Adversarial robustness, the ability of a model to withstand manipulated inputs that cause errors, is essential for ensuring the trustworthiness of machine learning models in real-world applications. However, previous studies have shown that enhancing adversarial robustness through adversarial training increases vulnerability to privacy attacks. While differential privacy can mitigate these attacks, it often compromises robustness against both natural and adversarial samples. Our analysis reveals that differential privacy disproportionately impacts low-risk samples, causing an unintended performance drop.
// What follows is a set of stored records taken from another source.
$ cat src/csfs_cfg.svh
`ifndef CSFS_CFG_SVH
`define CSFS_CFG_SVH
// Number of output channels in the largest build.
`define CSFS_MAX_CH       4
// Status bit positions, shared by live, accumulated, mask and fault.
`define CSFS_BIT_CV       0
`define CSFS_BIT_POSCC    1
`define CSFS_BIT_NEGCC    2
`define CSFS_BIT_OV       3
`define CSFS_BIT_OT       4
`define CSFS_BIT_UNR      5
`define CSFS_BIT_OC       6
`define CSFS_BIT_CP       7
// Fault bits that a reprogramming command re-arms (CV, +CC, -CC, UNREGULATED_FLAG).
`define CSFS_REPROG_BITS  8'h0_027
// Serial poll summary bit positions.
`define CSFS_SP_FAU_LO    0
`define CSFS_SP_IDLE      4
`define CSFS_SP_ERR       5
`define CSFS_SP_RQS       6
`define CSFS_SP_PON       7
// Reset values.
`define CSFS_RST_BYTE     8'h0_000
`define CSFS_RST_SRQ_MODE 2'h0
// Request-enable setting bits: bit 0 faults, bit 1 errors.
`define CSFS_SRQ_FAULT    0
`define CSFS_SRQ_ERROR    1
`endif

$ cat src/csfs_pkg.sv
package csfs_pkg;
	// Host operations carried by a command strobe.
	typedef enum logic [3:0] {
		CSFS_OP_LIVE_Q   = 4'h0,
		CSFS_OP_ACC_Q    = 4'h1,
		CSFS_OP_MASK_Q   = 4'h2,
		CSFS_OP_MASK_W   = 4'h3,
		CSFS_OP_FAULT_Q  = 4'h4,
		CSFS_OP_REPROG   = 4'h5,
		CSFS_OP_SRQ_W    = 4'h6,
		CSFS_OP_SRQ_Q    = 4'h7,
		CSFS_OP_ERR_Q    = 4'h8,
		CSFS_OP_CLEAR    = 4'h9,
		CSFS_OP_SPOLL    = 4'hA
	} csfs_op_t;

	// One host command: strobe, operation, channel (0 = first) and data.
	typedef struct packed {
		logic       valid;
		csfs_op_t   op;
		logic [1:0] chan;
		logic [7:0] data;
	} csfs_cmd_t;

	// Answer to a query.
	typedef struct packed {
		logic       valid;
		logic [7:0] data;
	} csfs_rsp_t;
endpackage : csfs_pkg
### src/sbc_pkg.sv
// Shared constants and types for the serial control and status link.
//------------------------------------------------------------------
//------------------------------------------------------------------
package sbc_pkg;
  localparam int WORD_W = 16;
  localparam int MON_N = 5;
  // Control word layout
  localparam int MODE_LSB = 0;
  localparam int MODE_W = 3;
  localparam int CFG_SEL_LSB = 3;
  localparam int CFG_SEL_W = 2;
  localparam int CFG_LSB = 5;
  localparam int CYC_CODE_W = 5;
  localparam int CYC_UNUSED_LSB = 10;
  localparam int WD_CODE_W = 6;
  localparam int WD_ZERO_BIT = 11;
  localparam int WD_UNUSED_LSB = 12;
  localparam int UNUSED_MSB = 13;
  localparam int WD_STOP_BIT = 15;
  localparam int SW_SUPPLY_BIT = 5;
  localparam int SW_LED_BIT = 6;
  localparam int SW_LS1_BIT = 8;
  localparam int SW_LS2_BIT = 9;
  localparam logic [1:0] CFG_GENERAL = 2'h0;
  localparam logic [1:0] CFG_SWITCH = 2'h1;
  localparam logic [1:0] CFG_CYCLIC = 2'h2;
  localparam logic [1:0] CFG_WATCHDOG = 2'h3;
  // Mode codes; standby uses a reserved code internally
  localparam logic [2:0] MODE_STANDBY = 3'h0;
  localparam logic [2:0] MODE_ACT_BUS_SLEEP = 3'h2;
  localparam logic [2:0] MODE_ACTIVE = 3'h3;
  localparam logic [2:0] MODE_SLEEP = 3'h4;
  localparam logic [2:0] MODE_RX_ONLY = 3'h6;
  localparam logic [2:0] MODE_STOP = 3'h7;
  // Status word layout
  localparam int ST_PREWARN = 0;
  localparam int ST_LED = 1;
  localparam int ST_VINT = 2;
  localparam int ST_LS = 3;
  localparam int ST_WDR = 4;
  localparam int ST_MON_LSB = 5;
  localparam int ST_BUS = 11;
  localparam int ST_VBAT_UV = 12;
  localparam int ST_VBAT_OV = 13;
  localparam int ST_SUPPLY = 14;
  localparam int ST_VS_UV = 15;
  // Timing
  localparam int PERIOD_STEP_MS = 16;
  localparam int CLK_MHZ = 100;
  localparam int CYCLES_PER_MS = CLK_MHZ * 1000;
  localparam int VMON_STARTUP_US = 100;
  localparam int VMON_STARTUP_CYCLES = VMON_STARTUP_US * CLK_MHZ;
  localparam int SCLK_HALF_CYCLES = 4;
  // Controller register map
  localparam logic [11:0] OFS_TX = 12'h000;
  localparam logic [11:0] OFS_RX = 12'h004;
  localparam logic [11:0] OFS_STAT = 12'h008;
  localparam logic [11:0] OFS_ERR = 12'h00c;
  localparam int STAT_BUSY = 0;
  localparam int STAT_DONE = 1;
  localparam int STAT_VS_CONFIRM = 2;
  localparam int STAT_DEV_ERR = 3;
  localparam int ERR_DRIVE = 0;

  typedef enum logic [1:0] {
    H_IDLE = 2'b00,
    H_LEAD = 2'b01,
    H_RUN = 2'b10,
    H_TAIL = 2'b11
  } host_state_t;
endpackage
To address this, we propose DeMem, which selectively targets high-risk samples, achieving a better balance between privacy protection and model robustness. DeMem is versatile and can be seamlessly integrated into various adversarial training techniques. Extensive evaluations across multiple training methods and datasets demonstrate that DeMem significantly reduces privacy leakage while maintaining robustness against both natural and adversarial samples. These results confirm DeMem's effectiveness and broad applicability in enhancing privacy without compromising robustness.